*EXERCISE PROMPT*. Your answer must consist of exactly the lines below, starting with the line with "- Slack :: 1.238 ns" and going on through the line with "start_util_pct = 26.0", and nothing else.

*DATA EXTRACTS*.
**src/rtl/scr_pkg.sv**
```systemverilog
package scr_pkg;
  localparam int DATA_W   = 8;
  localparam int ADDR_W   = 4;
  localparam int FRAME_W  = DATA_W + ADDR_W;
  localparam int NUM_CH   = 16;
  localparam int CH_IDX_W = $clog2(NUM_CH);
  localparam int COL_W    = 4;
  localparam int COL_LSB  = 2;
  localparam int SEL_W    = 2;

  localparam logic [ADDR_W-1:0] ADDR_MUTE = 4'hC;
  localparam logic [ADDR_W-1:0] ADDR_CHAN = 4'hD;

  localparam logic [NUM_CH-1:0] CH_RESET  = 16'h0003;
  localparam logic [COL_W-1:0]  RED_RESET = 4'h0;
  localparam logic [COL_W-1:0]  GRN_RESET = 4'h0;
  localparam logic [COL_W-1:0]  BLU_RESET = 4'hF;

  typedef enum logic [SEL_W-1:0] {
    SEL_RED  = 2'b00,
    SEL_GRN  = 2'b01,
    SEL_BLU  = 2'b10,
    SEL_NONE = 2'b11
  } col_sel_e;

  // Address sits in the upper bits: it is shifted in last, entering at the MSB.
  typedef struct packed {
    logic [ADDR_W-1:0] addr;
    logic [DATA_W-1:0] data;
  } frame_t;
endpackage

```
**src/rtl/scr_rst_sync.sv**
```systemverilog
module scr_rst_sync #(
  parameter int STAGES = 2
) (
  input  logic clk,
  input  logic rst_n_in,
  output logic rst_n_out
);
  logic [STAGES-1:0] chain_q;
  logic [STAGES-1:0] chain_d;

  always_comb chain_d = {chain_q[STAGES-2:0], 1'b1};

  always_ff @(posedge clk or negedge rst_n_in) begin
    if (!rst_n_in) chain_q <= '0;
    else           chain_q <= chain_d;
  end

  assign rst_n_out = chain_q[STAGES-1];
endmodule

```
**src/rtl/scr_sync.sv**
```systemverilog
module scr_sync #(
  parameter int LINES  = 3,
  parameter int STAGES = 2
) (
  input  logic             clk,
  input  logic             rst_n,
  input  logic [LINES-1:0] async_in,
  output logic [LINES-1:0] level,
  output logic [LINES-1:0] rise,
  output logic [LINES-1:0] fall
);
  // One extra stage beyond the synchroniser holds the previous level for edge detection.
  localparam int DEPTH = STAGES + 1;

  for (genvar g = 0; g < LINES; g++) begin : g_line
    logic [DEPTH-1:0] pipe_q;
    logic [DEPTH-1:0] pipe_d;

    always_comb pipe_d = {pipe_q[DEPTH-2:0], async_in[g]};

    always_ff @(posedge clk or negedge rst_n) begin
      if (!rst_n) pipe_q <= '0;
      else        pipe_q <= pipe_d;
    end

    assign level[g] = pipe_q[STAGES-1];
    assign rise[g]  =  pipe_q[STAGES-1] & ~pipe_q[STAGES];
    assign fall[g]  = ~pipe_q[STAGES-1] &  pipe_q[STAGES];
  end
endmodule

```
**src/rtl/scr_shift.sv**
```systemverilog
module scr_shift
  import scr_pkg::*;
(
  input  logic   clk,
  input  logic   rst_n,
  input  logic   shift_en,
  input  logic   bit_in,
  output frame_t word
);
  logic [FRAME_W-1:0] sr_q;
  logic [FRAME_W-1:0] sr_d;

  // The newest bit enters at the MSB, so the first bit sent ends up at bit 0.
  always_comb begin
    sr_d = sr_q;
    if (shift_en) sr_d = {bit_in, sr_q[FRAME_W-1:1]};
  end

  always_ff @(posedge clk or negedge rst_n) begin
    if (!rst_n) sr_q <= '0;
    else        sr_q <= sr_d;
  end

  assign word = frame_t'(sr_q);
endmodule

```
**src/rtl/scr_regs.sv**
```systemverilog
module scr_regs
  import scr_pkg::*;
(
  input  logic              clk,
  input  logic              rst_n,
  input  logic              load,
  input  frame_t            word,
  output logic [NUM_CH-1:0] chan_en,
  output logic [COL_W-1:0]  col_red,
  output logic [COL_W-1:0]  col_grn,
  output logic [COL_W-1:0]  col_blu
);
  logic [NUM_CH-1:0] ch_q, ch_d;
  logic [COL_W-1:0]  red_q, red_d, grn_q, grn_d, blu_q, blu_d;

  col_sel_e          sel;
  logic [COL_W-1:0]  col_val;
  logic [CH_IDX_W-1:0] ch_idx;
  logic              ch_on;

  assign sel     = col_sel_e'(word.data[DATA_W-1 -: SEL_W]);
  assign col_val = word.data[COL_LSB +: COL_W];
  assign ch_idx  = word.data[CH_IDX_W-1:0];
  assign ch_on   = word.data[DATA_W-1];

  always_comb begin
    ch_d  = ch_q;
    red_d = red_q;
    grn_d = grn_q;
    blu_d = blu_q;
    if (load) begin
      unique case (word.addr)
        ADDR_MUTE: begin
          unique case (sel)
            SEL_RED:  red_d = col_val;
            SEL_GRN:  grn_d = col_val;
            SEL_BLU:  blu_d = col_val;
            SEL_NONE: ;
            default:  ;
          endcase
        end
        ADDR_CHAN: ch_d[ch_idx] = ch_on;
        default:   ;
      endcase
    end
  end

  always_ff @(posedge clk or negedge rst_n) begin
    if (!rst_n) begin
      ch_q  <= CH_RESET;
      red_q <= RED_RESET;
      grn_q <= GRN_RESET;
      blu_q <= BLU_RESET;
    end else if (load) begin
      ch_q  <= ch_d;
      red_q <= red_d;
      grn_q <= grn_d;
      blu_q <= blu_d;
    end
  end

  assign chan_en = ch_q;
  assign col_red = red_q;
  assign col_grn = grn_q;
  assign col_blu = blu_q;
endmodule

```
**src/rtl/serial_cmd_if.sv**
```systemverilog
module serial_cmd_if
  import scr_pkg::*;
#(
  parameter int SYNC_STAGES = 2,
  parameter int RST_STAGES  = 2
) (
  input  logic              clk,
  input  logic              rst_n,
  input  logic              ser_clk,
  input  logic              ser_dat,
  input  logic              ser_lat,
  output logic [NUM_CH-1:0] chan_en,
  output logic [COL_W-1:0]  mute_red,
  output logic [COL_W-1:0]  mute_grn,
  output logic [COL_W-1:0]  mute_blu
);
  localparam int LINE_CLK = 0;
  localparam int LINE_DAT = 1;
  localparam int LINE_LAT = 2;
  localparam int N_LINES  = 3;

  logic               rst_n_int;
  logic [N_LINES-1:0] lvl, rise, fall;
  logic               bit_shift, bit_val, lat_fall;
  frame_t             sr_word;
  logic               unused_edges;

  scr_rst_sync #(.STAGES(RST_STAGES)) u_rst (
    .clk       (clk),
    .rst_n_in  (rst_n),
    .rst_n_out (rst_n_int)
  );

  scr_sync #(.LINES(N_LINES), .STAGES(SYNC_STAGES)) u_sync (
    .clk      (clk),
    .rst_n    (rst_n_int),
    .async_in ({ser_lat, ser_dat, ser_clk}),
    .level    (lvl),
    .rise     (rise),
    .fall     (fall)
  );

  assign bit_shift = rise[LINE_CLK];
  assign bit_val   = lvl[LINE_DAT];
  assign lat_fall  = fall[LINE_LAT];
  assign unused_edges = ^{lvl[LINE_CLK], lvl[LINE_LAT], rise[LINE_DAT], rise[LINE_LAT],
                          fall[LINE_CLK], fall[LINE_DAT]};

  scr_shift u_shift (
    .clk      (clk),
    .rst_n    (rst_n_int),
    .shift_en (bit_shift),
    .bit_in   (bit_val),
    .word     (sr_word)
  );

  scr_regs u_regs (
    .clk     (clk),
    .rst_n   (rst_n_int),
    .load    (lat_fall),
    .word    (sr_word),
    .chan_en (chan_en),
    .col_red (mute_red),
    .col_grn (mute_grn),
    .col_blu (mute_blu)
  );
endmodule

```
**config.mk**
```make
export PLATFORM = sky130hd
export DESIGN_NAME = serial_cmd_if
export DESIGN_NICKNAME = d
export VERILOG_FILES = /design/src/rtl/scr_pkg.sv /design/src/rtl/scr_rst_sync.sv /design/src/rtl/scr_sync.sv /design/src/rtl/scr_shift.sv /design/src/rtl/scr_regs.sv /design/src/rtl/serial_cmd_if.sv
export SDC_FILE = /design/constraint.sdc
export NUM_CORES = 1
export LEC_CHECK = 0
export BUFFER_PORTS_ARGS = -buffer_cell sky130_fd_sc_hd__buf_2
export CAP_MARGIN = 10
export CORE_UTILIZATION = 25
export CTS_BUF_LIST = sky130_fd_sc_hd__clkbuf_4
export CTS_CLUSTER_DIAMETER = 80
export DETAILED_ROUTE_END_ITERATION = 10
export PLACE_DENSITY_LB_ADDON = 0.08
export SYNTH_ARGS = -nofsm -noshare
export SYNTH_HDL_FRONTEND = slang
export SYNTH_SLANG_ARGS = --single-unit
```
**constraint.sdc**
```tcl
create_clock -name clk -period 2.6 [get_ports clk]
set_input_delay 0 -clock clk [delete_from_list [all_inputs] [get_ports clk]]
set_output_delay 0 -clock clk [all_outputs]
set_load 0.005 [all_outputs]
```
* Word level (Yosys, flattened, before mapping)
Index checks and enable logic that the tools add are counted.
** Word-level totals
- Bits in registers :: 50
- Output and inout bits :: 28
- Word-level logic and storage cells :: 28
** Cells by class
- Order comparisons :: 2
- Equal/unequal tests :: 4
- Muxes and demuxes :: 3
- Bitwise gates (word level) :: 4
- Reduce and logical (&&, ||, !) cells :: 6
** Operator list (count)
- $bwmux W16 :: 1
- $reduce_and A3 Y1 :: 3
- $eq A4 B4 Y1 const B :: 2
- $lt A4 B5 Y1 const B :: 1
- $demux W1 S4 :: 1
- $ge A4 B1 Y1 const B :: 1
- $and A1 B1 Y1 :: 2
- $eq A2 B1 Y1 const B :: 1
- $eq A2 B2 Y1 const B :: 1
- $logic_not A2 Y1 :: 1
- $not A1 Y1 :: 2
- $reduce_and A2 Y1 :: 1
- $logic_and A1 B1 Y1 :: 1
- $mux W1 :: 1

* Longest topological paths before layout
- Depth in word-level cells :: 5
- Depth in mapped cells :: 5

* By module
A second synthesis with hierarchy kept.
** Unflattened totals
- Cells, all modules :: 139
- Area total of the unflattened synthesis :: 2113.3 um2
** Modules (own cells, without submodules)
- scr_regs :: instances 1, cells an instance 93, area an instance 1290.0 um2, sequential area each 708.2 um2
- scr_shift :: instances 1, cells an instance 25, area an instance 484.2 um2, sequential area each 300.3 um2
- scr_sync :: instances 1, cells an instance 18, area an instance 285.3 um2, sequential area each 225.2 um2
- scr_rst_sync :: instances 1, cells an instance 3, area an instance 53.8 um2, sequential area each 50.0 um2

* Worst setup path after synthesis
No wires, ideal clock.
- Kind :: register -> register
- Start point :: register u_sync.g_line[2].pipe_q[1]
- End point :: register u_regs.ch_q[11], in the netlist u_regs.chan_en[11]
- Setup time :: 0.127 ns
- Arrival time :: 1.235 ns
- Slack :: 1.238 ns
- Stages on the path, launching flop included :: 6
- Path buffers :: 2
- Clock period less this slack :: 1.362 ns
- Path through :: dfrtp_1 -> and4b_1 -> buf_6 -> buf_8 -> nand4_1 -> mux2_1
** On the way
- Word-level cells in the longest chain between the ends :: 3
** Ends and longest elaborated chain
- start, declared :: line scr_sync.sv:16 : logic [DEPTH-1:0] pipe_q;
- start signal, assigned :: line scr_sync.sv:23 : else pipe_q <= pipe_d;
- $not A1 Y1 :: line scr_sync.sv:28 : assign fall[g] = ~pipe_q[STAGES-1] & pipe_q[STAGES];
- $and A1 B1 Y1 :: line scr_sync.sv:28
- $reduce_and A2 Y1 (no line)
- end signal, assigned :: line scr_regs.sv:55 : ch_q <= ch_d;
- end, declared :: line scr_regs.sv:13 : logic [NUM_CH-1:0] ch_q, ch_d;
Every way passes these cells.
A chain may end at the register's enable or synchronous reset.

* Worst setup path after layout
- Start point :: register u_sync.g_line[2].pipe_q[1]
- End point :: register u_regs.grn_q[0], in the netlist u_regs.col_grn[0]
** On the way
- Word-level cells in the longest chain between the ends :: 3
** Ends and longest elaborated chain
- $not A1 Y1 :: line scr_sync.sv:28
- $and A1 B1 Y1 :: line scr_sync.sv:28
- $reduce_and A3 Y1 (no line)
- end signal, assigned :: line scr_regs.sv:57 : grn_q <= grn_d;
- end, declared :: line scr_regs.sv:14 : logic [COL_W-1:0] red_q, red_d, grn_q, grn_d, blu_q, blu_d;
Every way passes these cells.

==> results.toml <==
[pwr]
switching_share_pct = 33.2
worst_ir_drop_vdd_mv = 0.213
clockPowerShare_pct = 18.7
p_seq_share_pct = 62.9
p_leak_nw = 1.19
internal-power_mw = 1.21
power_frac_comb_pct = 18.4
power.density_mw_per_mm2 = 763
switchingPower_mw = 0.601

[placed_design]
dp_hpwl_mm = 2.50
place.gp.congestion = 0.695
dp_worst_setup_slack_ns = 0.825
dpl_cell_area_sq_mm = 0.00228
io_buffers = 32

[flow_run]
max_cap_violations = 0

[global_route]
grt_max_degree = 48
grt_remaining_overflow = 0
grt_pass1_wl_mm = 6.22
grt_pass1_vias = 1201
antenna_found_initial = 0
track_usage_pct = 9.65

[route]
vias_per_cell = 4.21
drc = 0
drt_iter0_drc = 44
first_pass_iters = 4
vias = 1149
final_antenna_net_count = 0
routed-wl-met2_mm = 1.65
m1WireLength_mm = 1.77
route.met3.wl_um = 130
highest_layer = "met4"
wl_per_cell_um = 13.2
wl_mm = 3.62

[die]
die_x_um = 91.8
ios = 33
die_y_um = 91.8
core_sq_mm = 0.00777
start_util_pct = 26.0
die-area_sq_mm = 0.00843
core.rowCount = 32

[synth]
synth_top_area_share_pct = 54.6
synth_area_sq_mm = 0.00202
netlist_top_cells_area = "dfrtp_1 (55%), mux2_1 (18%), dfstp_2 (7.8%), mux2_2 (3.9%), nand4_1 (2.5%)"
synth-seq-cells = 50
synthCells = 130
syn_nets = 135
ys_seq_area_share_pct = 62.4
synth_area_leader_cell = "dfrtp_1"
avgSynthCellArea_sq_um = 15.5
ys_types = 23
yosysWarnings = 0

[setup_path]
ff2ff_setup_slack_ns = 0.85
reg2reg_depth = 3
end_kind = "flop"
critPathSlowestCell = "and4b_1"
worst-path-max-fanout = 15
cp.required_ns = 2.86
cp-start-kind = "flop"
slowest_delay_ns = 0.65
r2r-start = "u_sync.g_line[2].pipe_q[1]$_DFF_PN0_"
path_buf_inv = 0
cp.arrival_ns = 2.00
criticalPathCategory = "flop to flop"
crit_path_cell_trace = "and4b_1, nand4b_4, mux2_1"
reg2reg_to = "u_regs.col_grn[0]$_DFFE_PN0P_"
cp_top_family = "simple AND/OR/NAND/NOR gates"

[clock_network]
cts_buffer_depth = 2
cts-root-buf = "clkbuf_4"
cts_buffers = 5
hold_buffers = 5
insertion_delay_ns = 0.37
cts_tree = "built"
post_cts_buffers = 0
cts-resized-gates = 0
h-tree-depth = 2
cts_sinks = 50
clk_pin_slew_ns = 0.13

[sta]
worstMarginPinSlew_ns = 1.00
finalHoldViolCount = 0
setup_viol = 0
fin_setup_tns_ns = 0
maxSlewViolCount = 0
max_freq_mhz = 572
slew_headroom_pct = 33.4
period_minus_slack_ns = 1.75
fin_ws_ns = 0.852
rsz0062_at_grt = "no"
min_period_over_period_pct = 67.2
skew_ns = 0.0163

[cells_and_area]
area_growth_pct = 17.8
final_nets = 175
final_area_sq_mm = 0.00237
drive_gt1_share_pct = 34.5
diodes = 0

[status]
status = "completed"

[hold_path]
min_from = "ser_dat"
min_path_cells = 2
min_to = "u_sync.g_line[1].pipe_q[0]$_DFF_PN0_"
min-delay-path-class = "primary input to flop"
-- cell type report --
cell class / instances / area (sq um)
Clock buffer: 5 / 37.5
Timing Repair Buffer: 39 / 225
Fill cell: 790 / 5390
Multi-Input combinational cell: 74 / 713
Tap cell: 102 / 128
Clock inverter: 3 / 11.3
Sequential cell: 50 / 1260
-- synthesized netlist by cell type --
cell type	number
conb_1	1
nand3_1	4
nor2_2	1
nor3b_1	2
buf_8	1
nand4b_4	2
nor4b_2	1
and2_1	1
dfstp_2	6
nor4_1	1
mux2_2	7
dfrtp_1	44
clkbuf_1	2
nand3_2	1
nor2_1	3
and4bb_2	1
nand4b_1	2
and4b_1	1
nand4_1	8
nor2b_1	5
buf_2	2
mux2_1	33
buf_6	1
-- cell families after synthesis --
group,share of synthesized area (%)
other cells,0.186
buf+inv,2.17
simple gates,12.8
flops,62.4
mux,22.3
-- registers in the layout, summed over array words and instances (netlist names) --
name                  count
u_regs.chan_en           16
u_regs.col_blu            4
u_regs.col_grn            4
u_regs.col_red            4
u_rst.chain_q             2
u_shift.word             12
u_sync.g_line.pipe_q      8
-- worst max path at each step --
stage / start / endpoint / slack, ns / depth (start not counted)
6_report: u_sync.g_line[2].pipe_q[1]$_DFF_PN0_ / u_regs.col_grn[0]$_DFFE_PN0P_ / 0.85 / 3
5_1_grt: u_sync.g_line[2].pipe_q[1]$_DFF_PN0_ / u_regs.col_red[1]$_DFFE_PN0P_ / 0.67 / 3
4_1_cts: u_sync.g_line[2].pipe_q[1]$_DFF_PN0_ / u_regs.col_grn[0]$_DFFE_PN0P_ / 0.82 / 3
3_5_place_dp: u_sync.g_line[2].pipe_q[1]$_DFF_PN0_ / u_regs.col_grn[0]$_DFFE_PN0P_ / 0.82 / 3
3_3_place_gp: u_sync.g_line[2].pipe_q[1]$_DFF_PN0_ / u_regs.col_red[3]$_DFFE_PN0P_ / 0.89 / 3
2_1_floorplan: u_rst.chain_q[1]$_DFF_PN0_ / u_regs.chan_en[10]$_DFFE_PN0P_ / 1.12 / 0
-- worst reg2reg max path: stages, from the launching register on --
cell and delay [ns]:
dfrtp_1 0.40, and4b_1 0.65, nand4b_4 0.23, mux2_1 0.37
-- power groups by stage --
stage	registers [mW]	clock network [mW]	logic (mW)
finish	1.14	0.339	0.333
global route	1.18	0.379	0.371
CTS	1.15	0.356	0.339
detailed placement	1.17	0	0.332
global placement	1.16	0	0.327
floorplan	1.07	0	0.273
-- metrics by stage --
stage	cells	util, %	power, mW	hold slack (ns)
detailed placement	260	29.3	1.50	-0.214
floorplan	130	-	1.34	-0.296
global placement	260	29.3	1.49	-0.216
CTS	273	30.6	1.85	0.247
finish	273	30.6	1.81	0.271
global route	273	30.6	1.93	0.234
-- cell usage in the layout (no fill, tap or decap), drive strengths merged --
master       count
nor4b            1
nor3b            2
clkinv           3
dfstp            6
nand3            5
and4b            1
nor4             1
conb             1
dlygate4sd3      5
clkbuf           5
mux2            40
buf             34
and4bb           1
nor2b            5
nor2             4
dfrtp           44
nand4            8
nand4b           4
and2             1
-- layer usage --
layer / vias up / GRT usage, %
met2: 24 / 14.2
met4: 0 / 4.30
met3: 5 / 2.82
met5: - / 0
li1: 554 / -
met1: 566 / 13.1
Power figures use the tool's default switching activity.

*WORKED SOLUTION*.
- Slack :: 1.238 ns
- Stages on the path, launching flop included :: 6
- Path buffers :: 2
- Clock period less this slack :: 1.362 ns
- Path through :: dfrtp_1 -> and4b_1 -> buf_6 -> buf_8 -> nand4_1 -> mux2_1
** On the way
- Word-level cells in the longest chain between the ends :: 3
** Ends and longest elaborated chain
- start, declared :: line scr_sync.sv:16 : logic [DEPTH-1:0] pipe_q;
- start signal, assigned :: line scr_sync.sv:23 : else pipe_q <= pipe_d;
- $not A1 Y1 :: line scr_sync.sv:28 : assign fall[g] = ~pipe_q[STAGES-1] & pipe_q[STAGES];
- $and A1 B1 Y1 :: line scr_sync.sv:28
- $reduce_and A2 Y1 (no line)
- end signal, assigned :: line scr_regs.sv:55 : ch_q <= ch_d;
- end, declared :: line scr_regs.sv:13 : logic [NUM_CH-1:0] ch_q, ch_d;
Every way passes these cells.
A chain may end at the register's enable or synchronous reset.

* Worst setup path after layout
- Start point :: register u_sync.g_line[2].pipe_q[1]
- End point :: register u_regs.grn_q[0], in the netlist u_regs.col_grn[0]
** On the way
- Word-level cells in the longest chain between the ends :: 3
** Ends and longest elaborated chain
- $not A1 Y1 :: line scr_sync.sv:28
- $and A1 B1 Y1 :: line scr_sync.sv:28
- $reduce_and A3 Y1 (no line)
- end signal, assigned :: line scr_regs.sv:57 : grn_q <= grn_d;
- end, declared :: line scr_regs.sv:14 : logic [COL_W-1:0] red_q, red_d, grn_q, grn_d, blu_q, blu_d;
Every way passes these cells.

==> results.toml <==
[pwr]
switching_share_pct = 33.2
worst_ir_drop_vdd_mv = 0.213
clockPowerShare_pct = 18.7
p_seq_share_pct = 62.9
p_leak_nw = 1.19
internal-power_mw = 1.21
power_frac_comb_pct = 18.4
power.density_mw_per_mm2 = 763
switchingPower_mw = 0.601

[placed_design]
dp_hpwl_mm = 2.50
place.gp.congestion = 0.695
dp_worst_setup_slack_ns = 0.825
dpl_cell_area_sq_mm = 0.00228
io_buffers = 32

[flow_run]
max_cap_violations = 0

[global_route]
grt_max_degree = 48
grt_remaining_overflow = 0
grt_pass1_wl_mm = 6.22
grt_pass1_vias = 1201
antenna_found_initial = 0
track_usage_pct = 9.65

[route]
vias_per_cell = 4.21
drc = 0
drt_iter0_drc = 44
first_pass_iters = 4
vias = 1149
final_antenna_net_count = 0
routed-wl-met2_mm = 1.65
m1WireLength_mm = 1.77
route.met3.wl_um = 130
highest_layer = "met4"
wl_per_cell_um = 13.2
wl_mm = 3.62

[die]
die_x_um = 91.8
ios = 33
die_y_um = 91.8
core_sq_mm = 0.00777
start_util_pct = 26.0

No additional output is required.